La loi KHOMRI vient achever cette œuvre de destruction des Conventions collectives, conquises par les travailleurs depuis 1936.

Aujourd’hui, les Conventions collectives permettent, à partir d’un Code du travail national, de définir au sein de chaque secteur un socle de garanties collectives interdisant le dumping social d’une entreprise à l’autre. Demain, le dumping social serait la règle, en fonction de rapports de forces inégaux face à des employeurs rompus à la répression et/ ou pressions de toutes natures pour imposer leurs diktats financiers.

Si le gouvernement agit ainsi, c’est pour aller vite, empêcher le débat démocratique face à une opinion publique qui, après des semaines de mobilisations, reste à plus de 70 % opposée à cette loi.

Si le gouvernement agit ainsi, c’est dans l’espoir d’étouffer les mobilisations en comptant sur l’esprit de fatalité né de politiques d’austérité permanentes, imposées par de multiples gouvernements, toujours au service des multinationales.

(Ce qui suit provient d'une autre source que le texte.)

### config.mk
export PLATFORM = sky130hd
export DESIGN_NAME = coc_comparator_output_control
export DESIGN_NICKNAME = d
export VERILOG_FILES = /design/src/rtl/coc_pkg.sv /design/src/rtl/coc_comparator_output_control.sv
export VERILOG_INCLUDE_DIRS = /design/src /design/src/rtl
export SDC_FILE = /design/constraint.sdc
export NUM_CORES = 1
export LEC_CHECK = 0
export BUFFER_PORTS_ARGS = -buffer_cell sky130_fd_sc_hd__buf_4
export CAP_MARGIN = 20
export CELL_PAD_IN_SITES_DETAIL_PLACEMENT = 1
export CELL_PAD_IN_SITES_GLOBAL_PLACEMENT = 2
export CORE_MARGIN = 1
export CORE_UTILIZATION = 26
export DETAILED_ROUTE_END_ITERATION = 12
export PLACE_DENSITY_LB_ADDON = 0.1
export SYNTH_ARGS = -nofsm -noshare
export SYNTH_HDL_FRONTEND = slang
export SYNTH_SLANG_ARGS = --single-unit
### constraint.sdc
create_clock -name sys_clk -period 1.2 [get_ports sys_clk]
set_input_delay 0.18 -clock sys_clk [delete_from_list [all_inputs] [get_ports sys_clk]]
set_output_delay 0.18 -clock sys_clk [all_outputs]
set_load 0.05 [all_outputs]
### src/rtl/coc_cfg.svh
`ifndef COC_CFG_SVH
`define COC_CFG_SVH

// Reset values of the control bits
`define COC_RST_BIT           1'b0
// Shared result register width and this comparator's lane in it
`define COC_SHARED_WIDTH      2
`define COC_SHARED_LANE       0
// Pin output selector code that routes the comparator to the pin
`define COC_PIN_SEL_WIDTH     5
`define COC_PIN_SEL_CODE      5'h15
// Instruction cycle length in system clocks
`define COC_INSTR_DIV         4
`define COC_INSTR_CNT_WIDTH   2

`endif

### src/rtl/coc_pkg.sv
`include "coc_cfg.svh"

package coc_pkg;

    typedef logic [`COC_INSTR_CNT_WIDTH-1:0] coc_div_t;
    typedef logic [`COC_PIN_SEL_WIDTH-1:0]   coc_sel_t;

endpackage

### src/rtl/coc_comparator_output_control.sv
// What this block does
// Comparator runs only while enable is set; clear means off, lowest current.
// Raw result low when noninverting input below inverting, high when above.
// Invert select one complements raw result; zero passes it unchanged.
// Adjusted result readable as result bit and shared register mirror bit.
// Internal output latched each instruction cycle; pin output not latched.
// Output selectable for pin via output selector; needs direction set output.
// Hysteresis select set enables analog hysteresis while enable is set; clear or disabled turns it off.
// Output offered to gate timer as a gate control source.
// Sync select set registers output on gate timer clock falling edge.
// With prescaler, sync register uses falling edge of prescaled clock.
// Gate timer counts on rising clock edge, opposite the sync edge.
// Software should enable sync whenever the comparator gates the timer.
// Sync clear passes output unsynchronised; set updates on timer falling edge.
// Event flag set on enabled rising or falling edge of the result bit.
// Event flag cleared only by software or reset; a simultaneous edge keeps it set.
// Invert or enable toggles change output and flag edges even when disabled.
// Reset clears all control bits: disabled, unsynchronised, non-inverted, low.
`timescale 1ns/100ps
`default_nettype none
`include "coc_cfg.svh"

module coc_comparator_output_control
    import coc_pkg::*;
#(
    parameter int INSTR_DIV = `COC_INSTR_DIV
) (
    // Clock and reset
    input  wire logic                          sys_clk,
    input  wire logic                          rst_n,
    // Software control bits
    input  wire logic                          comparator_enable_bit,
    input  wire logic                          invert_select,
    input  wire logic                          hysteresis_select,
    input  wire logic                          timer_sync_select,
    input  wire logic                          rising_flag_enable,
    input  wire logic                          falling_flag_enable,
    input  wire logic                          flag_clear,
    // Analog front end
    input  wire logic                          analog_compare,
    output logic                               analog_enable,
    output logic                               analog_hysteresis,
    // Gate timer clock, already prescaled where a prescaler is used
    input  wire logic                          timer_clk_in,
    // Pin routing
    input  wire logic [`COC_PIN_SEL_WIDTH-1:0] pin_output_selector,
    input  wire logic                          pin_direction_control,
    output logic                               pin_out,
    output logic                               pin_oe,
    // Results
    output logic                               result_bit,
    output logic [`COC_SHARED_WIDTH-1:0]       shared_result_register,
    output logic                               gate_source,
    output logic                               comparator_event_flag
);

    // Divider clears at INSTR_DIV-1; only INSTR_DIV equal to the full counter range is accepted
    if (INSTR_DIV != (1 << `COC_INSTR_CNT_WIDTH)) begin : g_bad_div
        $error("INSTR_DIV must match the divider width");
    end

    ////////////////////////////////////////////////////////////////////////
    // Input synchronisers and polarity

    logic [2:0] cmp_sync;
    logic [2:0] tclk_sync;
    logic       cmp_q;
    logic       tclk_q;
    logic [2:0] next_cmp_sync;
    logic [2:0] next_tclk_sync;
    logic       next_cmp_q;
    logic       next_tclk_q;
    logic       raw_result;
    logic       adj_result;
    logic       tclk_fall;

    always_comb begin
        next_cmp_sync  = {cmp_sync[1:0], analog_compare};
        next_tclk_sync = {tclk_sync[1:0], timer_clk_in};
        next_cmp_q     = cmp_q;
        next_tclk_q    = tclk_q;
        if (cmp_sync[1] == cmp_sync[2]) begin
            next_cmp_q = cmp_sync[2];
        end
        if (tclk_sync[1] == tclk_sync[2]) begin
            next_tclk_q = tclk_sync[2];
        end
    end

    always_ff @(posedge sys_clk) begin
        if (!rst_n) begin
            cmp_sync  <= 3'h0;
            tclk_sync <= 3'h0;
            cmp_q     <= `COC_RST_BIT;
            tclk_q    <= `COC_RST_BIT;
        end else begin
            cmp_sync  <= next_cmp_sync;
            tclk_sync <= next_tclk_sync;
            cmp_q     <= next_cmp_q;
            tclk_q    <= next_tclk_q;
        end
    end

    // Disabled comparator reads low before polarity
    assign raw_result = comparator_enable_bit & cmp_q;
    assign adj_result = raw_result ^ invert_select;
    // Falling edge of the (prescaled) timer clock
    assign tclk_fall  = tclk_q & ~next_tclk_q;

    ////////////////////////////////////////////////////////////////////////
    // Instruction cycle latch, timer sync, edge flag

    coc_div_t div_cnt;
    coc_div_t next_div_cnt;
    logic     latched;
    logic     next_latched;
    logic     synced;
    logic     next_synced;
    logic     prev_latched;
    logic     next_prev_latched;
    logic     flag;
    logic     next_flag;
    logic     ext_out;
    logic     edge_hit;
    logic     instr_tick;

    assign instr_tick = (div_cnt == coc_div_t'(INSTR_DIV - 1));

    always_comb begin
        next_div_cnt      = instr_tick ? '0 : coc_div_t'(div_cnt + 1'b1);
        next_latched      = instr_tick ? adj_result : latched;
        next_synced       = tclk_fall ? adj_result : synced;
        next_prev_latched = latched;
        edge_hit = (rising_flag_enable & latched & ~prev_latched)
                 | (falling_flag_enable & ~latched & prev_latched);
        next_flag = flag;
        if (flag_clear) begin
            next_flag = 1'b0;
        end
        if (edge_hit) begin
            next_flag = 1'b1;
        end
        // Unsynchronised path is not latched
        ext_out = timer_sync_select ? next_synced : adj_result;
    end

    always_ff @(posedge sys_clk) begin
        if (!rst_n) begin
            div_cnt      <= '0;
            latched      <= `COC_RST_BIT;
            synced       <= `COC_RST_BIT;
            prev_latched <= `COC_RST_BIT;
            flag         <= `COC_RST_BIT;
        end else begin
            div_cnt      <= next_div_cnt;
            latched      <= next_latched;
            synced       <= next_synced;
            prev_latched <= next_prev_latched;
            flag         <= next_flag;
        end
    end

    ////////////////////////////////////////////////////////////////////////
    // Output registers

    logic                         next_pin_out;
    logic                         next_pin_oe;
    logic [`COC_SHARED_WIDTH-1:0] next_shared;

    always_comb begin
        next_shared = '0;
        next_shared[`COC_SHARED_LANE] = next_latched;
        next_pin_oe  = (pin_output_selector == `COC_PIN_SEL_CODE)
                     & ~pin_direction_control;
        next_pin_out = next_pin_oe & ext_out;
    end

    always_ff @(posedge sys_clk) begin
        if (!rst_n) begin
            analog_enable          <= `COC_RST_BIT;
            analog_hysteresis      <= `COC_RST_BIT;
            pin_out                <= `COC_RST_BIT;
            pin_oe                 <= `COC_RST_BIT;
            result_bit             <= `COC_RST_BIT;
            shared_result_register <= '0;
            gate_source            <= `COC_RST_BIT;
            comparator_event_flag  <= `COC_RST_BIT;
        end else begin
            analog_enable          <= comparator_enable_bit;
            analog_hysteresis      <= hysteresis_select & comparator_enable_bit;
            pin_out                <= next_pin_out;
            pin_oe                 <= next_pin_oe;
            result_bit             <= next_latched;
            shared_result_register <= next_shared;
            gate_source            <= ext_out;
            comparator_event_flag  <= next_flag;
        end
    end

endmodule
`default_nettype wire

==> metrics list, run 1 <==
- The floorplan step set the die height to 52.12 um.
* Warnings from Yosys: 0
* Relative contribution of the clock network to total power: 27.6%
- Post-CTS timing repair inserted 0 buffers for setup.
* Dpl ws: -0.4876 ps
- Share of layout cells above drive strength 1: 34.83%
- DRT antenna net count: 0
- Startpoint class of the critical path: register
- Sequential power share: 58.9%
- Clk_skew: 4.244 ps
* Global-route congestion overflow total: 0
* CP delay by family, top: flip-flops
- Setup slack closes at 70.47 ps.
- The initial utilization of the core area, before any placement, comes to 28.43%.
- Total power density per cell area: 1279 mW/mm^2
- 26 I/O pins were placed.
* Htree depth: 1
- Nets: 108
- Synthesis inferred 19 register bits.
- Total number of vias: 507
- Along the worst path, the maximum fanout reaches 6.
- The netlist uses 24 different library cells.
* Top cells by area, synth: dfxtp_1, and2_1, o21ai_0
* Number of flops mapped to enable cells by yosys: 0
- Derived from the worst setup path, the maximum achievable clock frequency is 885.3 MHz.
- The routed design uses 646 um of met2 wire.
- Post-DR wirelength/cell: 11.07 um
- Tot Pwr: 1139 uW
- When the netlist entered floorplanning its net count stood at 80.
- Reported leakage power: 0.0004016 uW
- Summed over all nets, wire length on met3 after detailed routing comes to 46 um.
- 0 antenna diodes ended up in the layout.
- Pin count of the biggest net entering global routing: 18
* Tmin final: 1130 ps
- Number of max-cap violations: 0
- RSZ-0062 raised after global routing: no
- Area Growth Syn to Fin: 36.40%
- The most common cell in the synthesized netlist is dfxtp_1.
- Setup violations remaining at the end of the flow were counted as 0.
* Total wirelength of the detailed-routed design: 1295 um
- Share of synthesized area occupied by flip-flops and latches: 58.24%
- Final period util: 94.13%
* Fraction of the core area covered by cells at the end of the flow: 38.78%
* Number of buffers created by CTS: 3
* Type of the worst setup path: register to output pin
* DRC errors left: 0
* Logic pwr share: 13.6%
- The worst-case IR drop observed on VDD is 0.8132 mV.
- The critical path goes through buf_4.
* Count of TritonRoute iterations in the first routing pass: 1
- Post-synthesis cell type with the largest combined area: dfxtp_1
- Required time of the worst setup path: 1020 ps
- In this run the tool buffered the top-level ports with 24 buffer cells.
- Antenna violations before repair: 0
* Count of cells resized by post-cts repair: 0
- At the end of routability-driven placement, the weighted congestion stood at 0.5676.
* Category of the worst setup path capture point: output pin
* Synth Area per Inst: 10.53 um^2
- The min-delay analysis places its worst path in the category input port to register.
* Clock Latency Late Sink: 290 ps
* First-iteration detailed-routing DRC count: 0
* Count of buffering cells on the critical path with inverters included: 1
- Top post-synthesis cells by count: dfxtp_1, and2_1, nand2_1, o21ai_0, a21oi_1
- Switching component of the power: 280.8 uW
- Count of hold buffers inserted by post-cts repair: 0
- The first global-routing pass estimated 2021 um of wire.
- Std-Cell Rows: 17
* Post-DP HPWL: 956.9 um
- TritonCTS clock tree: built
- In the final routing, the length of wire on met1 measures 593 um.
- Counting every instance in the synthesized netlist gives 62.
- Across every metal layer, demand over resource in global routing totals 10.91%.
- Filler Cells Inserted: 272
- Largest stage delay on the critical path: 430 ps
- Final hold vios: 0
* Clk root buf: clkbuf_4
- In this run the deepest clock path goes through 2 buffers.
- Top layer used by detailed routing: met4
* Sum Neg Setup Slack: 0 ps
- In this run the biggest area consumer among cell types represents 58.24% of the synthesized area.
- The run finished with clean final reports.
* Vias/cell: 4.333
- Clock-pin transition on the worst setup and hold timing paths: 100 ps
- Count of pins over their slew limit: 0
* Switching Share: 24.64%
- The internal portion of the total power is 858.5 uW.
* Cell area after synthesis: 653.1 um^2
* Via count of the first global-routing pass: 461
- The die covers 0.002716 mm^2.
* Standard cell core area: 0.002297 mm^2
- Clock Sink Count: 19
* Horizontal die dimension: 52.12 um
* Most used DFF post-synth: dfxtp_1
- Worst endpoint data arrival time: 950 ps
- Counting flops with an async set or reset pin after synthesis yields a share of 0%.
- Critical path's slowest cell: dfxtp_1
[worst paths after layout]
| kind | slack [ps] | to | cells after the start | start |
|---|---|---|---|---|
| worst max register to register | 150 | gate_source$_SDFF_PN0_ | 4 | tclk_q$_SDFF_PN0_ |
| worst max-delay path | 70 | shared_result_register[0] | 1 | shared_result_register[0]$_SDFFE_PN0P_ |
| worst min-delay path | 90 | tclk_sync[0]$_SDFF_PN0_ | 2 | timer_clk_in |
| worst min register to register | 430 | div_cnt[0]$_SDFF_PP0_ | 1 | div_cnt[0]$_SDFF_PP0_ |
[metrics by stage]
stage          area (um^2)  cells  hold WS (ps)
2_1_floorplan        653.1     62         301.7
3_3_place_gp         864.6    113         388.3
3_5_place_dp         864.6    113         392.8
4_1_cts              890.9    117         74.33
5_1_grt              890.9    117         68.07
6_report             890.9    117         90.99
[sequential cells by signal (all words and copies together) (netlist names)]
name	flops
cmp_q	1
cmp_sync	3
gate_source	1
tclk_sync	3
comparator_event_flag	1
div_cnt	2
shared_result_register	1
prev_latched	1
tclk_q	1
analog_enable	1
analog_hysteresis	1
pin_oe	1
pin_out	1
synced	1
[power groups by stage]
stage	Combinational, uW	Sequential (uW)	Clock (uW)
after floorplan	58.6	715	0
after global placement	154	685	0
after detailed placement	157	686	0
after CTS	158	672	341
after global routing	167	675	370
final	155	671	314
[routing by layer]
layer	track usage, %	vias to the layer above
met5	0	-
met4	5.405	0
met3	5.263	2
met2	16.45	7
met1	12.72	237
li1	-	261
[logic make-up (layout without fill, tap and decap cells)]
family | after synthesis | count (layout) | share of synthesized area (%)
AOI/OAI and AO/OA | 13 | 13 | 12.45
xor gates and xnor gates | 1 | 1 | 1.341
adders and majority gates | 1 | 1 | 1.915
buffers and inverters | 4 | 31 | 3.446
DFF | 19 | 19 | 58.24
other | 1 | 1 | 0.5742
and+or+nand+nor | 23 | 23 | 22.03
[cells in the final DEF, fill, tap and decap left out]
cell type and count:
nand2_1 5, inv_1 1, xor2_1 1, buf_4 26, nor2b_1 1, nand4b_1 1
and3b_1 1, a211oi_2 1, clkbuf_1 1, nand2b_1 2, a21oi_1 3, dfxtp_1 19
and2_1 8, a21boi_1 1, o21a_1 1, o22ai_1 1, conb_1 1, or4b_4 1
nor3b_1 2, clkbuf_4 3, nor2_1 1, o21ai_0 5, ha_1 1, and3_1 1
a21boi_0 1
[cell type report]
| cell class | count | area [um^2] | share of cell area [%] |
|---|---|---|---|
| Sequential cell | 19 | 380.4 | 42.70 |
| Multi-Input combinational cell | 39 | 250.2 | 28.09 |
| Timing Repair Buffer | 26 | 195.2 | 21.91 |
| Tap cell | 28 | 35.03 | 3.933 |
| Clock buffer | 4 | 26.28 | 2.949 |
| Inverter | 1 | 3.754 | 0.4213 |
Note: power is estimated with default switching activity, not from simulation.
==> run 2, diff against run 1 <==
--- a/config.mk
+++ b/config.mk
@@ -8,12 +8,10 @@
 export LEC_CHECK = 0
 export BUFFER_PORTS_ARGS = -buffer_cell sky130_fd_sc_hd__buf_4
 export CAP_MARGIN = 20
-export CELL_PAD_IN_SITES_DETAIL_PLACEMENT = 1
-export CELL_PAD_IN_SITES_GLOBAL_PLACEMENT = 2
 export CORE_MARGIN = 1
-export CORE_UTILIZATION = 26
+export CORE_UTILIZATION = 44
 export DETAILED_ROUTE_END_ITERATION = 12
-export PLACE_DENSITY_LB_ADDON = 0.1
+export PLACE_DENSITY = 0.74
 export SYNTH_ARGS = -nofsm -noshare
 export SYNTH_HDL_FRONTEND = slang
 export SYNTH_SLANG_ARGS = --single-unit
==> metrics list, run 2 (synthesis gave the netlist of run 1 again) <==
- Outcome: completed
* Pin count of the biggest net entering global routing: 17 (-1)
- Final period util: 93.57% (-0.55 points)
- Antenna violations before repair: 0 (unchanged)
* Max Fanout on Critical Path: 6 (unchanged)
- Total placed cells including tap cells: 100 (-12%)
* Post-CTS setup repair buffer count: 0 (unchanged)
- The clock tree skew after final layout was 2.349 ps (-1.895 ps).
- The average routed wire per standard cell came to 9.731 um (-12%).
- Worst Hold Class: input port to register
- Required time of the worst setup path: 1020 ps (about the same)
- Total GRT Usage: 14.58% (+3.7 points)
* Chain of cells forming the critical path: buf_4
* TritonCTS clock tree: built
* Reported leakage power: 0.0004016 uW (unchanged)
- Type of the worst setup path: register to output pin
- The fraction of power spent switching nets was 23.60% (-1.0 points).
- The worst hold margin is 103.4 ps (+12.38 ps).
- Clock Latency Late Sink: 280 ps (about the same)
- Tmin final: 1123 ps (-6.658 ps)
- Area post-placement: 848.3 um^2 (-1.9%)
- Number of ports placed on the die boundary: 26 (unchanged)
- Nets: 108 (unchanged)
- Fmax: 890.6 MHz (+0.59%)
- Setup repair after global routing left no endpoint under its margin.
- The die extent in x was 40.53 um (-22%).
* Vias/cell: 4.615 (+6.5%)
- The die area was 0.001642 mm^2 (-40%).
- The largest registers in the layout are cmp_sync (3), tclk_sync (3), div_cnt (2).
- Internal power: 857.9 uW (about the same)
- The finished layout cell area is 874.6 um^2 (-1.8%).
* Std-Cell Rows: 13 (-4)
- The overall power was 1123 uW (-1.4%).
* Count of TritonRoute iterations in the first routing pass: 2 (+1)
- The max-cap violation count is 0 (unchanged).
- The post-CTS clock slew at the launch and capture registers of the worst setup and hold paths was 90 ps (about the same).
- Count of hold buffers inserted by post-cts repair: 0 (unchanged)
- Area Growth Syn to Fin: 33.91%
* Logic pwr share: 13.6% (about the same)
* CP delay by family, top: flip-flops
- Relative contribution of the clock network to total power: 26.7% (-0.9 points)
- The worst supply voltage drop on vdd came to 0.8932 mV (+9.8%).
- Category of the worst setup path capture point: output pin
- Startpoint class of the critical path: register
- The library cells used most frequently in the layout, excluding fill and tap cells, are buf_4, dfxtp_1, and2_1.
- Count of buffering cells on the critical path with inverters included: 1 (unchanged)
- Total power density per cell area: 1284 mW/mm^2 (+0.39%)
* Total wirelength of the detailed-routed design: 1012 um (-22%)
- The H-tree depth is 1 (unchanged).
- Worst endpoint data arrival time: 940 ps (about the same)
- The via count of the first global-routing pass was 361 (-22%).
- Share of layout cells above drive strength 1: 34.83% (unchanged)
- Clock Sink Count: 19 (unchanged)
- The total number of vias was 480 (-5.3%).
* Critical path's slowest cell: dfxtp_1
* First-iteration detailed-routing DRC count: 2 (+2)
* Port bufs: 24 (unchanged)
- Clock tree synthesis selected as its root buffer the cell clkbuf_4.
- RD Place Congestion: 0.6539 (+15%)
- The antenna diode instance count is 0 (unchanged).
* Switching component of the power: 265.0 uW (-5.6%)
* Count of pins over their slew limit: 0 (unchanged)
- Standard cell core area: 0.001334 mm^2 (-42%)
- Post-DP HPWL: 762.8 um (-20%)
- Number of buffers on the longest clock path: 2 (unchanged)
- The die height was 40.53 um (-22%).
* Sequential power share: 59.7% (+0.8 points)
* Count of final setup violators: 0 (unchanged)
- Number of non-filler instances in the completed layout: 104 (-11%)
- The fill cell instance count of the final layout came to 124 (-54%).
- Leading cell type in the layout, fill and taps excluded: buf_4
* DRC errors left: 0 (unchanged)
- Global-route congestion overflow total: 0 (unchanged)
* Largest stage delay on the critical path: 430 ps (about the same)
- The post-route setup TNS is 0 ps (unchanged).
- Number of buffers created by CTS: 3 (unchanged)
- The count of instances resized after the clock tree is built came to 0 (unchanged).
* Initial Util: 48.97% (+21 points)
- DRT antenna net count: 0 (unchanged)
- Global-route wire length before repair: 1511 um (-25%)
* Final hold vios: 0 (unchanged)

Si ce gouvernement agit ainsi, c’est parce qu’il est battu sur la bataille idéologique. Question : les députés à l’écoute du peuple oseront-ils faire tomber ce gouvernement indigne ?

Nous ne laisserons pas faire : comme hier avec le CPE, ce n’est ni un vote, ni un 49-3 qui fera taire la voix de la démocratie, des salariés, de leurs fa- milles, des futures générations à l’avenir sacrifié.
Les mobilisations doivent s’élargir dans l’entreprise avec grèves massives et manifestations.
Si cette loi sert le patronat, il faut taper le patronat dans ses tiroirs-caisses, dans ses profits réalisés par le seul travail des salariés.
Avec le passage en force du 49-3, la question de durcir le rapport de forces est posée.

BLOQUONS la production des richesses de notre travail : ARRÊT de toute fabrication et BLOCAGE des livraisons de marchandises dans toutes nos usines, c’est le mot d’ordre à porter partout : RETRAIT de la loi et NÉGOCIATIONS pour des droits de progrès social générateur de développement économique, exigence préalable pour la reprise du travail.

DANS CHAQUE ENTREPRISE, ORGANISONS LA GRÈVE SUR CES ENJEUX ; DÉCIDONS DES REVENDICATIONS POUR AMÉLIORER NOS DROITS ET LIBERTÉS, POUR LES SALAIRES, LA RÉDUCTION DU TEMPS DE TRAVAIL À 32 HEURES/ SEMAINE, ETC…

VENDREDI 13 MAI, LES SYNDICATS CGT DU PETROLE METTRONT A L’ORDRE DU JOUR LA GREVE RECONDUCTIBLE DANS LE RAFFINAGE A COMPTER DU 17 MAI.
DEMAIN 12 MAI, L’ACTION DOIT ÊTRE MASSIVE : ORGANISONS-LA RAPIDEMENT.